Promised Land

Hebrews 13:1-8

Episode 259: Promised Land

There’s something you want, but you can’t have it. Worse than that, everyone around you already has it. It has to be frustrating.

But, what we learn in Hebrews today, as well as This American Life episode 259, is that sometimes the proper response is not to demand that we have what others have, but rather to question what it is about that thing that makes us desire it in the first place.

In Hebrews, the author advises the people to “Let your conduct be without covetousness; be content with such things as you have.” The people seem to be struggling with this. Why else would the author write it? Instead of being jealous of what other people have, like the temple down the street, the people should instead continue in love, welcoming with hospitality all who visit.

Upon reading this verse, it’s hard not to wonder what the author is talking about. At first, the people are told to continue in love. But it makes that turn, the one I quoted above, away from how they should act when people come into their community, and towards how they should respond to the world around them.

Are these people, these “Hebrews,” giving something up in order to follow the gospel? Maybe they have given up participating in the economic structures around them. Or perhaps the temple, which they used to visit to offer sacrifices, has been left behind for the sake of this new gospel idea.

Whatever it is, they have given it up. And, from what this passage says, they have been promised something better in exchange, even if it’s not apparent right away.

In the first act of episode 259 of This American Life, Starlee Kline tells the intriguing, if not strange, story of her families long journey to Disneyland.

Starlee starts with the statement “I guess my mom was what you’d call overprotective.” As the story goes on, this becomes a large understatement. Because of fears of dangers and crowds and everything else that comes with a theme park, Starlee’s mother would not let her children visit Disneyland, which was in the same metro area they lived in.

What makes this story so captivating is the solution her mother reaches: while they still will not visit Disneyland, they will spend two weeks at the Disneyland Hotel.

Great proposition, right? And they did this for 3 years! They would visit the hotel for two weeks, never venturing across the street to Disneyland.

What makes this story fit so well with the message in Hebrews is the way Starlee talks about her interactions with the other children staying in the hotel, those whose parents let their children go to Disneyland. She’s quick to point out that everything in the Hotel screamed of Disneyland. There were murals on the walls, “second-tier” characters walking around, and even a view of the Magic Kingdom Castle from just about every window.

The place swarmed with kids, and so Starlee and her brother would work to get to know them whenever they could. This might be in the morning, before they left for the park. Or at night, when they returned (of course, by that time they’d all be really tired).

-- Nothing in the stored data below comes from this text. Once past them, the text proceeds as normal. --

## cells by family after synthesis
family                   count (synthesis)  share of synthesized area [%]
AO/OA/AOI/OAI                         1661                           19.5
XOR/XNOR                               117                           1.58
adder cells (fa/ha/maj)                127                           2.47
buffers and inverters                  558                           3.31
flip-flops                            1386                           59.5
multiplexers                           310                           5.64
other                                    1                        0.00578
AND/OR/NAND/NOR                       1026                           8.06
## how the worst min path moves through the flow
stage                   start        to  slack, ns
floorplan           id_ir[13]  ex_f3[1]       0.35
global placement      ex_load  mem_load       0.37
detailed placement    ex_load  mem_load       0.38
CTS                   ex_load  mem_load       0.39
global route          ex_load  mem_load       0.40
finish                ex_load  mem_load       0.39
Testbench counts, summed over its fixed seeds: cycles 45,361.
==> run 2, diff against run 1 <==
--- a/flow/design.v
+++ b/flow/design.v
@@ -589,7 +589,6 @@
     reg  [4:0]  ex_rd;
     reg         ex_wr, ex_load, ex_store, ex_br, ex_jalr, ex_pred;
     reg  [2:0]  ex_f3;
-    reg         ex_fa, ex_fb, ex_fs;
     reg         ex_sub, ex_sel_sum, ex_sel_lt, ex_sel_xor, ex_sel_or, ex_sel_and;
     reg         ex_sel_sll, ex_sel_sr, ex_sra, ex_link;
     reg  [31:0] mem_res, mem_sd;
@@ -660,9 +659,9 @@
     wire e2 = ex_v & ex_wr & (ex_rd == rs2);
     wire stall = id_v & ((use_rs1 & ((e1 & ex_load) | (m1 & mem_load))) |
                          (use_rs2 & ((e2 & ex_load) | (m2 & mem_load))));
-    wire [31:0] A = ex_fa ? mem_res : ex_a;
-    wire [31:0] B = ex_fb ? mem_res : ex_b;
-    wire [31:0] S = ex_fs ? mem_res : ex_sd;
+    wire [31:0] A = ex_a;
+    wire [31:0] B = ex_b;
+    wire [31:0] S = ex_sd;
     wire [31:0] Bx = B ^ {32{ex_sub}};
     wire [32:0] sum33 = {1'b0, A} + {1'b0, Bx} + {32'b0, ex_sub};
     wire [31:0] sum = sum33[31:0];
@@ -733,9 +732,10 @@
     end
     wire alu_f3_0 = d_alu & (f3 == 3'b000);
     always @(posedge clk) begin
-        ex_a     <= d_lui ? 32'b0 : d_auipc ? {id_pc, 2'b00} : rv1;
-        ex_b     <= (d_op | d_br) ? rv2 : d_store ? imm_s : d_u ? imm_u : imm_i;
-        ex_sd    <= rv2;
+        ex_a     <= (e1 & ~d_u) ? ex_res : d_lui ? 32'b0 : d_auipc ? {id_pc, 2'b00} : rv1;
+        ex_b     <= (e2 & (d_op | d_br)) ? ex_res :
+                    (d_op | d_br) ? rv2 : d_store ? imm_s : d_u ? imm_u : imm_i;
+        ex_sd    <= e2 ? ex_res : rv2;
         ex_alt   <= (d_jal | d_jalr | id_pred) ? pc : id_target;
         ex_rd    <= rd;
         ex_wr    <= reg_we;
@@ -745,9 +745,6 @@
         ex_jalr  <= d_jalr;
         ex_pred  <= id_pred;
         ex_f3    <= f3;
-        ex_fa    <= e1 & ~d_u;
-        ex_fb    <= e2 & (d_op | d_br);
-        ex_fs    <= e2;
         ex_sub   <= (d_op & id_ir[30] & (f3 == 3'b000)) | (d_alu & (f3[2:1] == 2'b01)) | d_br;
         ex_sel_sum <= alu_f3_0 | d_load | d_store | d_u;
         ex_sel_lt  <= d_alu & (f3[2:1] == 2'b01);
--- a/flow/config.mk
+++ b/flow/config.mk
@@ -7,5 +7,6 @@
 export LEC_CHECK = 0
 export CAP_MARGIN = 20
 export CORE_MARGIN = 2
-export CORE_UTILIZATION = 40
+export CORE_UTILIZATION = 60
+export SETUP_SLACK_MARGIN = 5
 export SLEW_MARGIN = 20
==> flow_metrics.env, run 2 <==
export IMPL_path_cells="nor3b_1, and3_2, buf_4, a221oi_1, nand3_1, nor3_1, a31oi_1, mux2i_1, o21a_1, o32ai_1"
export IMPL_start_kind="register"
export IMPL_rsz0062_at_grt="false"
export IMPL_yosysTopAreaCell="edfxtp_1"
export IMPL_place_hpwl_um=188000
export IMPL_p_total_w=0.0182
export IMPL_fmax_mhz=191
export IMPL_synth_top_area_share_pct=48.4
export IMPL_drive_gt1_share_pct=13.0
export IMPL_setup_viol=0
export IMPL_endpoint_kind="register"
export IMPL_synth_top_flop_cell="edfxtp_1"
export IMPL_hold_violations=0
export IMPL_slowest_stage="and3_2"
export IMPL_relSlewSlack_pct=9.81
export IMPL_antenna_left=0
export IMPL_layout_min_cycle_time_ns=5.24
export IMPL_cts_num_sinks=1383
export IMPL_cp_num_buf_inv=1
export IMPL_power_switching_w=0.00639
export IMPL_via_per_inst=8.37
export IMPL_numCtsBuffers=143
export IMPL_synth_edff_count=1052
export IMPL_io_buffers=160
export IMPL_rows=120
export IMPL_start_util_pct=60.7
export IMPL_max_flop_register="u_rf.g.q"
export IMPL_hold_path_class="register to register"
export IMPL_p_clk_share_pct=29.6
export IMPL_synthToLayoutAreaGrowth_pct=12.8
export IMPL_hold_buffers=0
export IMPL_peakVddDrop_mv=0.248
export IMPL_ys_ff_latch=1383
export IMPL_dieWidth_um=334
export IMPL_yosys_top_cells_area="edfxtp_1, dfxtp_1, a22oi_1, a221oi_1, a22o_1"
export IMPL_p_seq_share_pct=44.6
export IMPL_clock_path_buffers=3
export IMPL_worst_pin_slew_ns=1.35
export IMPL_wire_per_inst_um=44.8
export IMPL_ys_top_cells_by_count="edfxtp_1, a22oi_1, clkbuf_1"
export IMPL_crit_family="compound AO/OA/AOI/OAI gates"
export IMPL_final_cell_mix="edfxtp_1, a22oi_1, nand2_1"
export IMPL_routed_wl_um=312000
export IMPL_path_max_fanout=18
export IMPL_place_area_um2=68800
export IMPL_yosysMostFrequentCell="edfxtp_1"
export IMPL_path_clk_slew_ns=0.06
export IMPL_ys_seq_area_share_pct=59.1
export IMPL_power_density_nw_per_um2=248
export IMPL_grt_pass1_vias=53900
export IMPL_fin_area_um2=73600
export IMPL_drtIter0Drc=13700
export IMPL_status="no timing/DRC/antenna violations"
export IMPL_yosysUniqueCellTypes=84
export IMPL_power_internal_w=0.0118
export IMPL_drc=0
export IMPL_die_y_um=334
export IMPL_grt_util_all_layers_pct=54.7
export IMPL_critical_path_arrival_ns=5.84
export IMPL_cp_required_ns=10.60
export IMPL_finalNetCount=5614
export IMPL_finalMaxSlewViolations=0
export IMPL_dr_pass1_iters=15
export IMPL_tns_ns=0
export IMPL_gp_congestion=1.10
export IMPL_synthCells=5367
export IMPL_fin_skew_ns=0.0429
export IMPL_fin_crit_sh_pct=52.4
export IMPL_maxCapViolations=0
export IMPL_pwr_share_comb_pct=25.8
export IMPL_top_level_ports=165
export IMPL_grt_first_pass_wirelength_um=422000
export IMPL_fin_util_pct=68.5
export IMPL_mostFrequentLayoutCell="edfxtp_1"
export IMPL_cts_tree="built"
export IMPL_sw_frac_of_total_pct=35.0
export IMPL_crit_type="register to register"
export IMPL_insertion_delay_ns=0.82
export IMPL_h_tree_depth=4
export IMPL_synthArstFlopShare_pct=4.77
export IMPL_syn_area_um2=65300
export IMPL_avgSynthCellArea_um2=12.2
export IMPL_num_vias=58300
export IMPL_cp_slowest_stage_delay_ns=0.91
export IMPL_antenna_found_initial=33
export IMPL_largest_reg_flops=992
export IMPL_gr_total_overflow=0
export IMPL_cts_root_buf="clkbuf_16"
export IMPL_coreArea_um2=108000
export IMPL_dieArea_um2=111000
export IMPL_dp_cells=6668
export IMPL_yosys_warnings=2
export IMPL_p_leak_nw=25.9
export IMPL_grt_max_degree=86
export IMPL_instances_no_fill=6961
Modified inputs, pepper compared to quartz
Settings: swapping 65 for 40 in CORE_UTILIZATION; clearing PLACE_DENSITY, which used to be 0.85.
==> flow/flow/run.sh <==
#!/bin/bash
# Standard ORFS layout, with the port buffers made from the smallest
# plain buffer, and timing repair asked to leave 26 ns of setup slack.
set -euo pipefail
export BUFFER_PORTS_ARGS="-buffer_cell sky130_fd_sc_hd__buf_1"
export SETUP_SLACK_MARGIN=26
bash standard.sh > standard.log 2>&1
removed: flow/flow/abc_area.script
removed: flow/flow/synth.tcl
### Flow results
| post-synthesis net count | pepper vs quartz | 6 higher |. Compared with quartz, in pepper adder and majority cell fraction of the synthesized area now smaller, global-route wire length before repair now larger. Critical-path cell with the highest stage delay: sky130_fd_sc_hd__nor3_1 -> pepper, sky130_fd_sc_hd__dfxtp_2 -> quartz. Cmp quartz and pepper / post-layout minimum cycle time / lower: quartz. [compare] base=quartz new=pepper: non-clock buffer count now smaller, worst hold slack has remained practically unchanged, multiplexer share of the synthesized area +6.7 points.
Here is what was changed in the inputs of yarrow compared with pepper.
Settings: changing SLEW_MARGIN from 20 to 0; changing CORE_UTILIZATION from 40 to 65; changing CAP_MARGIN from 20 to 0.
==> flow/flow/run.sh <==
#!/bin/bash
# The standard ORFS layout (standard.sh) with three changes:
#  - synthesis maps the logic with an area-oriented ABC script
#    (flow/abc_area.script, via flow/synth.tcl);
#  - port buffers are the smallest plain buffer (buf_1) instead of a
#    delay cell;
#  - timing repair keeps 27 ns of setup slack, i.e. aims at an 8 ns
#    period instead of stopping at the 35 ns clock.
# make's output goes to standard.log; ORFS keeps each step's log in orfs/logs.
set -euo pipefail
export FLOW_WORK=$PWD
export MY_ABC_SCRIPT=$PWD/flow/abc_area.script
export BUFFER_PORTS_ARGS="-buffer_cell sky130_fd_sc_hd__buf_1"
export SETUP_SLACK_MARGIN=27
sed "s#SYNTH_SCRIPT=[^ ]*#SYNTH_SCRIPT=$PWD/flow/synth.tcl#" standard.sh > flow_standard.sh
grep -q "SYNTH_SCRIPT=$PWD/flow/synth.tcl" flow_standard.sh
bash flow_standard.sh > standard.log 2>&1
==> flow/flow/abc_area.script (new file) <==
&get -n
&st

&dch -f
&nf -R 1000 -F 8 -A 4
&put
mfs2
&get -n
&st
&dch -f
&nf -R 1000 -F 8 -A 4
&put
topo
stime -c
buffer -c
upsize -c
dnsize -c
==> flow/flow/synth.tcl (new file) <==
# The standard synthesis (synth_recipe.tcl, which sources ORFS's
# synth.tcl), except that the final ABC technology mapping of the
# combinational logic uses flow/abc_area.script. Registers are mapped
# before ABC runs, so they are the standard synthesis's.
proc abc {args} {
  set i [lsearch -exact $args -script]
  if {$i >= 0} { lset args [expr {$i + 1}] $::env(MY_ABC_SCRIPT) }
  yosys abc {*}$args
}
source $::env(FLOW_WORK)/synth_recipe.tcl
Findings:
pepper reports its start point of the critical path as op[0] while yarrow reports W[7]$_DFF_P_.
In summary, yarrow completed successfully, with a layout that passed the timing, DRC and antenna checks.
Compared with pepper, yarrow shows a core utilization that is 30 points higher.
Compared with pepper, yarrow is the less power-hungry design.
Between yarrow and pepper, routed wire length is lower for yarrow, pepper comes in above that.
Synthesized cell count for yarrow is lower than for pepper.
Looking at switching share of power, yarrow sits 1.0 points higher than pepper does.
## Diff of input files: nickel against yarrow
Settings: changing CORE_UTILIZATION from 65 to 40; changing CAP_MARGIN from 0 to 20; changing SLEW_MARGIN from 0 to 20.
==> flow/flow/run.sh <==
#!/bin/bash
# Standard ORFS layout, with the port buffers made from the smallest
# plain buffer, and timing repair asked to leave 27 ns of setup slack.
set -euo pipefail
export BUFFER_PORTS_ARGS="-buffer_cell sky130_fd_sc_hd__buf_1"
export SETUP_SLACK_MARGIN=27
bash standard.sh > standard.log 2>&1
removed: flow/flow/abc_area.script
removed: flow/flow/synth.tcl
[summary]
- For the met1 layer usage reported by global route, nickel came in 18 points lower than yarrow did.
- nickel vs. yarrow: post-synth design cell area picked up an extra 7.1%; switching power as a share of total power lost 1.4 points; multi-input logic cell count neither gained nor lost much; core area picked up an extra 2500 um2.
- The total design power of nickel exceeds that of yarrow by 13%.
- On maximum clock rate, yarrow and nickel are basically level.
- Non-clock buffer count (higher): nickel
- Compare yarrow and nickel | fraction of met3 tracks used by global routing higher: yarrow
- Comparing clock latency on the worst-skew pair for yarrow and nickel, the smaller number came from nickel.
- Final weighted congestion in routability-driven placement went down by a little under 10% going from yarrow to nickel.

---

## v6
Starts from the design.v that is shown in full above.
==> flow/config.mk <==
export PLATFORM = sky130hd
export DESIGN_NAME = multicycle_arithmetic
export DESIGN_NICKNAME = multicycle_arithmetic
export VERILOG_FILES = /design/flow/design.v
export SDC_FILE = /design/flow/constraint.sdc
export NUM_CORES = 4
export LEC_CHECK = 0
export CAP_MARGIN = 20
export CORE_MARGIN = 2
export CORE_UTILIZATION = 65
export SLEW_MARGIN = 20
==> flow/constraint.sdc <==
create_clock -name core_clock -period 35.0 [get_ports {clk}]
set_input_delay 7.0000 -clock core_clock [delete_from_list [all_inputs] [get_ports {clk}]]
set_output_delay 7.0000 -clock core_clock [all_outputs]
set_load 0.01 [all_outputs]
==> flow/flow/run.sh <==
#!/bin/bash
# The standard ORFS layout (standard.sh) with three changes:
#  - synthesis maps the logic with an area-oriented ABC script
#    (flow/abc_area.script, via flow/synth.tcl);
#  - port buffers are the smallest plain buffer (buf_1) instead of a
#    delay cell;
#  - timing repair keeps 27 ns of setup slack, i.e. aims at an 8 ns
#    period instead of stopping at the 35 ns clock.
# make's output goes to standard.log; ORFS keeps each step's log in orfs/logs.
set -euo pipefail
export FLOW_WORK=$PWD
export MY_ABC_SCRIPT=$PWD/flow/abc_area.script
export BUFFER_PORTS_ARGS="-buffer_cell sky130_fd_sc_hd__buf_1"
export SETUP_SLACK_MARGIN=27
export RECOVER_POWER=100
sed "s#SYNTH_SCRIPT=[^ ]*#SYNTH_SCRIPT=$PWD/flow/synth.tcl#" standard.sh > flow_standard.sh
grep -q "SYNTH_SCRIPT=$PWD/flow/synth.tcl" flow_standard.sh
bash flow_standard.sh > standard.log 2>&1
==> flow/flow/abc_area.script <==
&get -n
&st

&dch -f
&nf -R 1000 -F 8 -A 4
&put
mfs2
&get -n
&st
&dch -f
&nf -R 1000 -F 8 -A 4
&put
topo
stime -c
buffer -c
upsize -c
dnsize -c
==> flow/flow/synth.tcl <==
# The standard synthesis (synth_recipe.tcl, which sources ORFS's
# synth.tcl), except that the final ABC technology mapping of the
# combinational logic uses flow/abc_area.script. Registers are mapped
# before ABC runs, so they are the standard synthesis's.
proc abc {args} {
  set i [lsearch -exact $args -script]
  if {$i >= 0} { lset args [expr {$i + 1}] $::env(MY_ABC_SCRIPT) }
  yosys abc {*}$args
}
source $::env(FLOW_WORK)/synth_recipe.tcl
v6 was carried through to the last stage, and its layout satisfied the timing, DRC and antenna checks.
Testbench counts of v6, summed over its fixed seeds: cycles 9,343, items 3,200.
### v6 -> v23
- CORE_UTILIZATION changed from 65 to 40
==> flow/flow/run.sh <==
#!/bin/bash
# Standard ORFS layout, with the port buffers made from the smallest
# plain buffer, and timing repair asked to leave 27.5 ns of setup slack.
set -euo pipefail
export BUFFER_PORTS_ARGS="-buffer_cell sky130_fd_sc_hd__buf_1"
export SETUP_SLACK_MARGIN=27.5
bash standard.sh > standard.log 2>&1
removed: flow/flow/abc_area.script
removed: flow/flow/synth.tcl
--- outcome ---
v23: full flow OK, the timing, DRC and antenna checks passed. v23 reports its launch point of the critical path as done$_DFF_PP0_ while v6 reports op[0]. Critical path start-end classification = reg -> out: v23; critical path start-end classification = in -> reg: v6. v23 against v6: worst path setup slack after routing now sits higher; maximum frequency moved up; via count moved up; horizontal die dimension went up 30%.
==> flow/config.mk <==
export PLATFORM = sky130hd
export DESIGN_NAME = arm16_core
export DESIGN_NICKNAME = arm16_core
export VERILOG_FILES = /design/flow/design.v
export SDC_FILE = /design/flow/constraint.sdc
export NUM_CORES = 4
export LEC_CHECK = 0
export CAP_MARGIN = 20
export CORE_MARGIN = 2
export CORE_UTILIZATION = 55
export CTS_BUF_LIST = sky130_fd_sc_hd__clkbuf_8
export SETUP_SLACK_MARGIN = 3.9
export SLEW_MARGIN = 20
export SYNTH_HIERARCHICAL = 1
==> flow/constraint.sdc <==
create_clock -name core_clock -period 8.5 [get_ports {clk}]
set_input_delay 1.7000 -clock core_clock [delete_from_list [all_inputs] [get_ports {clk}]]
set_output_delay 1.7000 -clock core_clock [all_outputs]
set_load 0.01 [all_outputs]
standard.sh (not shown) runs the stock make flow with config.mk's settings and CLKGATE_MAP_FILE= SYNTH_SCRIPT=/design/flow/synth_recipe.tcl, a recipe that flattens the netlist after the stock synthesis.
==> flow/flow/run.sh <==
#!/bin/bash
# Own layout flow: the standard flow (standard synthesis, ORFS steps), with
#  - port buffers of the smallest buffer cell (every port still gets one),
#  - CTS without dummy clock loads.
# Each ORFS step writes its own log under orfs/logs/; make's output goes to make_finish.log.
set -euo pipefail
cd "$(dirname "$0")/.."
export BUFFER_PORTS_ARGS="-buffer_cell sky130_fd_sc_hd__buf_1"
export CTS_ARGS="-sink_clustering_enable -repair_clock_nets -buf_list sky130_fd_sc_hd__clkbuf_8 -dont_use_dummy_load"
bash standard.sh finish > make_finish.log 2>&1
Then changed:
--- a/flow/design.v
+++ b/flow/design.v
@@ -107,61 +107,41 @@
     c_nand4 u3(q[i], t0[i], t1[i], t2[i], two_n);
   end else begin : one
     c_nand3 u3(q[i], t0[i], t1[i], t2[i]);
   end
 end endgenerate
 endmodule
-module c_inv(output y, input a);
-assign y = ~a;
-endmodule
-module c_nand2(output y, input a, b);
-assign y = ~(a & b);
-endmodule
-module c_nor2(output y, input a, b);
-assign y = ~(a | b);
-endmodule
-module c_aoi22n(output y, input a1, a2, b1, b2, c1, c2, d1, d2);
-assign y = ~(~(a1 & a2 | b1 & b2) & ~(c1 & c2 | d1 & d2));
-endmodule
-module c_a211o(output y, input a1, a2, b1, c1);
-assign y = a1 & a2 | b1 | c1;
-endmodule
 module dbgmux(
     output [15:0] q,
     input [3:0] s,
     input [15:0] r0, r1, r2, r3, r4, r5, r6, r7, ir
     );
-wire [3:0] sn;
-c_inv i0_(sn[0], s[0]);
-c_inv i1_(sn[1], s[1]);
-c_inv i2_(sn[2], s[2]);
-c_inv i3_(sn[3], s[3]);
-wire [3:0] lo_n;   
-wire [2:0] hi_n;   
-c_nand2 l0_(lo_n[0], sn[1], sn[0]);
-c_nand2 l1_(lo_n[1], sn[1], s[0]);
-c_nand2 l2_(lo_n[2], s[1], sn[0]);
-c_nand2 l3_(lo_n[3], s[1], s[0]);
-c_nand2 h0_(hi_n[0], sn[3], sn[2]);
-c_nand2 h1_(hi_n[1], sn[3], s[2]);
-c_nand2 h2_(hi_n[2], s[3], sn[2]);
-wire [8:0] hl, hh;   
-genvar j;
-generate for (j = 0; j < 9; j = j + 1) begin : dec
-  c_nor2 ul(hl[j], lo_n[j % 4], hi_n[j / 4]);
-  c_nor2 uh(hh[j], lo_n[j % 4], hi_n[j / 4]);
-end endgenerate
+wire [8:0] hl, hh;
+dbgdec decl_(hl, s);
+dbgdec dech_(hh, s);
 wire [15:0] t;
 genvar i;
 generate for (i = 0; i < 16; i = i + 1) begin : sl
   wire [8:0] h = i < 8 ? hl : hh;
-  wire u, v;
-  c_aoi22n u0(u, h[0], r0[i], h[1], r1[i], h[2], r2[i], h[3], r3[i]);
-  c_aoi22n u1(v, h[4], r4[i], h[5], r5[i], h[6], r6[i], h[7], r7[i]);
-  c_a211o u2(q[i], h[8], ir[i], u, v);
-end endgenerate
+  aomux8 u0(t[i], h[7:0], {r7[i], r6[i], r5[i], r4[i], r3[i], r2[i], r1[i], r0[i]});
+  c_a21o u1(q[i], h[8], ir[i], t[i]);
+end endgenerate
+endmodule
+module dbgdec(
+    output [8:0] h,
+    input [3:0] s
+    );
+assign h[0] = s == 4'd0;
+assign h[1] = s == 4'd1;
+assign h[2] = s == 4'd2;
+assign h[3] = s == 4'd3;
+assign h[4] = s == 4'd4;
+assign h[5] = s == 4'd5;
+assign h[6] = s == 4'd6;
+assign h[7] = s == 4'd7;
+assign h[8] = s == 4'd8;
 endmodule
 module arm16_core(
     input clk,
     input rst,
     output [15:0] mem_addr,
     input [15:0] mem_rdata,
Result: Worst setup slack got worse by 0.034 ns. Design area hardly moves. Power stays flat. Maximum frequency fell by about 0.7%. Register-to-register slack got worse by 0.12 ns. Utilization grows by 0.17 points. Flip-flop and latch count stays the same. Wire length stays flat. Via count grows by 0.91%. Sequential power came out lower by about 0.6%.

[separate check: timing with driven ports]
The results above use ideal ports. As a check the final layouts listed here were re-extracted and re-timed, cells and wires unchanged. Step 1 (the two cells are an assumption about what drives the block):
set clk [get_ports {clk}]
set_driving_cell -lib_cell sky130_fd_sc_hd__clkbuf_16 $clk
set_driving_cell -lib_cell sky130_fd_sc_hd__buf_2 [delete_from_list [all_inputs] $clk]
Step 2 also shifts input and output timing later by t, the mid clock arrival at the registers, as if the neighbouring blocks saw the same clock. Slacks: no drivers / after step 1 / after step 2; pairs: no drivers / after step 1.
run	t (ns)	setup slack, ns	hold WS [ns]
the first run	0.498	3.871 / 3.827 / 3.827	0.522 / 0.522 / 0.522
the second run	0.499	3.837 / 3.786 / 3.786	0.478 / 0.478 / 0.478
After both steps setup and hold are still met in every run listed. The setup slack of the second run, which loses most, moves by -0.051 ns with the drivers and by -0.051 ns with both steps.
This is an optimization exercise on Yosys and OpenROAD, whose aim is small area and a short achievable clock period, not a production implementation.
Power and IR drop assume default switching activity.

Setup of job 6380:
Design reciprocal_divider, start of the top module:
module reciprocal_divider (
    input  clk,
    input  rst,
    input  [15:0] u,
    input  [15:0] v,
    output reg [15:0] q
);
    wire [16:0] hz;
    assign hz[16] = 1'b1;
    assign hz[15] = hz[16] & ~v[15];
    assign hz[14] = hz[15] & ~v[14];
    assign hz[13] = hz[14] & ~v[13];
    assign hz[12] = hz[13] & ~v[12];
    assign hz[11] = hz[12] & ~v[11];
    assign hz[10] = hz[11] & ~v[10];
    assign hz[9] = hz[10] & ~v[9];
    assign hz[8] = hz[9] & ~v[8];
    assign hz[7] = hz[8] & ~v[7];
    assign hz[6] = hz[7] & ~v[6];
    assign hz[5] = hz[6] & ~v[5];
    assign hz[4] = hz[5] & ~v[4];
    assign hz[3] = hz[4] & ~v[3];
    assign hz[2] = hz[3] & ~v[2];
    assign hz[1] = hz[2] & ~v[1];
    assign hz[0] = hz[1] & ~v[0];
    wire [15:0] nv = ~v;
    wire [15:0] qr;
    wire [0:0] r15_a, r15_t, r15_g, r15_c;
    assign r15_a = u[15];
    assign r15_t = r15_a ^ nv[0:0];
    assign r15_g = r15_a & nv[0:0];
    wire r15_G0_0 = r15_a[0] | nv[0];
    assign r15_c[0] = r15_G0_0;
    assign qr[15] = hz[1] & r15_c[0];
    wire [0:0] r15_d = ~r15_t;
    wire [0:0] rm15 = qr[15] ? r15_d : r15_a;
    wire [1:0] r14_a, r14_t, r14_g, r14_c;
    assign r14_a = {rm15[0:0], u[14]};
    assign r14_t = r14_a ^ nv[1:0];
    assign r14_g = r14_a & nv[1:0];
    wire r14_G0_0 = r14_a[0] | nv[0];
    wire r14_G1_1 = r14_g[1] | (r14_t[1] & r14_G0_0);
    assign r14_c[0] = r14_G0_0;
    assign r14_c[1] = r14_G1_1;
    assign qr[14] = hz[2] & r14_c[1];
    wire [1:0] r14_d = r14_t ^ {r14_c[0:0], 1'b1};
    wire [1:0] rm14 = qr[14] ? r14_d : r14_a;
    wire [2:0] r13_a, r13_t, r13_g, r13_c;
    assign r13_a = {rm14[1:0], u[13]};
    assign r13_t = r13_a ^ nv[2:0];
    assign r13_g = r13_a & nv[2:0];
    wire r13_G0_0 = r13_a[0] | nv[0];
    wire r13_G1_1 = r13_g[1] | (r13_t[1] & r13_G0_0);
    wire r13_G2_2 = r13_g[2] | (r13_t[2] & r13_G1_1);
    assign r13_c[0] = r13_G0_0;
    assign r13_c[1] = r13_G1_1;
    assign r13_c[2] = r13_G2_2;
    assign qr[13] = hz[3] & r13_c[2];
    wire [2:0] r13_d = r13_t ^ {r13_c[1:0], 1'b1};
    wire [2:0] rm13 = qr[13] ? r13_d : r13_a;
    wire [3:0] r12_a, r12_t, r12_g, r12_c;
    assign r12_a = {rm13[2:0], u[12]};
    assign r12_t = r12_a ^ nv[3:0];
  ...
For scale: ~850 cells after synthesis, about 50 I/O pins.
clock: 55.0 ns
lec_check: 0
abc_area: 1
cap_margin: 20
core_margin: 2
core_utilization: 70
slew_margin: 20
standard.sh (not shown) runs the stock make flow with config.mk's settings and CLKGATE_MAP_FILE= SYNTH_SCRIPT=/design/flow/synth_recipe.tcl, a recipe that flattens the netlist after the stock synthesis.
==> flow/flow/run.sh <==
#!/bin/bash
# Standard ORFS layout; the ports are buffered with the smallest buffer
# (buf_1) instead of the resizer's default choice.
set -euo pipefail
bash standard.sh "BUFFER_PORTS_ARGS=-buffer_cell sky130_fd_sc_hd__buf_1" finish > standard.log 2>&1
--- input diff job 6380..job 5979 ---
Settings: swapping 70 for 40 in CORE_UTILIZATION.
==> flow/run.sh (new file) <==
#!/bin/bash
# synth_recipe.tcl (not shown) runs the flow's synth.tcl, then flattens the netlist and writes it again
# the make line also repeats each setting of config.mk as NAME=value (left out here)
make -C /OpenROAD-flow-scripts/flow DESIGN_CONFIG=/design/flow/config.mk WORK_HOME=/design/flow/orfs CLKGATE_MAP_FILE= SYNTH_SCRIPT=/design/flow/synth_recipe.tcl finish
removed: flow/flow/run.sh
removed: flow/standard.sh
The flow did not stop early for job 5979: all stages ran, and the layout cleared the timing, DRC and antenna checks.
Job 6380 reached the final stage; the timing, DRC and antenna checks on its layout passed.
Total number of placement rows in job 5979 is 35% above job 6380.
On combinational power: job 5979 sits above job 6380.
In job 5979 relative to job 6380, area of all placed cells without fillers had gone up by a few percent.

As Starlee tells her story, it’s easy to think their situation for those years, so close yet so far from the theme park they dreamed about visiting, was undesirable. But that’s not the story she tells. Rather, she talks instead about her expertise of the hotel, and the way in which they used that to assist other kids.

Starlee and her sister would spend a lot of time at the check in desk, waiting for new arrivals, kids just arriving at the desk. They would meet them, and tell them all about the hotel, until they would leave and go to the park. They began to see themselves as Disneyland Hotel experts, available to assist any newcomers in navigating the world that was the Hotel they spent so much time in.

Starlee understands, like the author of Hebrews tries to teach the recipients of this letter, that while the rest of the world may be enjoying something which looks desirable, rather than covet that world, she should instead focuses on love and hospitality. And, much like the author of Hebrews believed of the world in which they were surrounded, though it looked good, was actually less than it appeared, so too Starlee learns that Disneyland, which she had dreamed of for so long, was not all that her fantasies held.

After 3 years in the Disneyland Hotel, he mother finally gives in and takes the kids to the Disneyland park. Instead of her experience living up to the years of hype and expectations, what she finds is that the park is actually much different than she imagined. She says of their visit “It was strange to see that it was a natural place with long lines and smelly bathrooms. When I climbed onto a ride I was surprised by how solid the seat felt. When you think of fantasy places in your head, you never think about the fact that they’re plastic, that the overhead bar might pinch your neck.”

Starlee’s mom buys seasons passes after their first visit, but Starlee informs us that they don’t go back. “Before going, my sister and I had been sure that once we were there, we’d never want to leave,” she says, “nothing was more important than being allowed inside. But now that we’d actually seen what it was, it’s not that we were disappointed, but it just didn’t loom so big anymore.”

The message of Hebrews, and of Starlee’s story, shouldn’t be reduced to accepting ones lot in life. At the same time, the admiration of the world someone else inhabits can lead to “the grass is greener” beliefs. The writer of Hebrews knows this, that the world in which they live, full of it’s materialism and empire thinking, is not as life giving as living intentionally, growing in love and compassion, in community.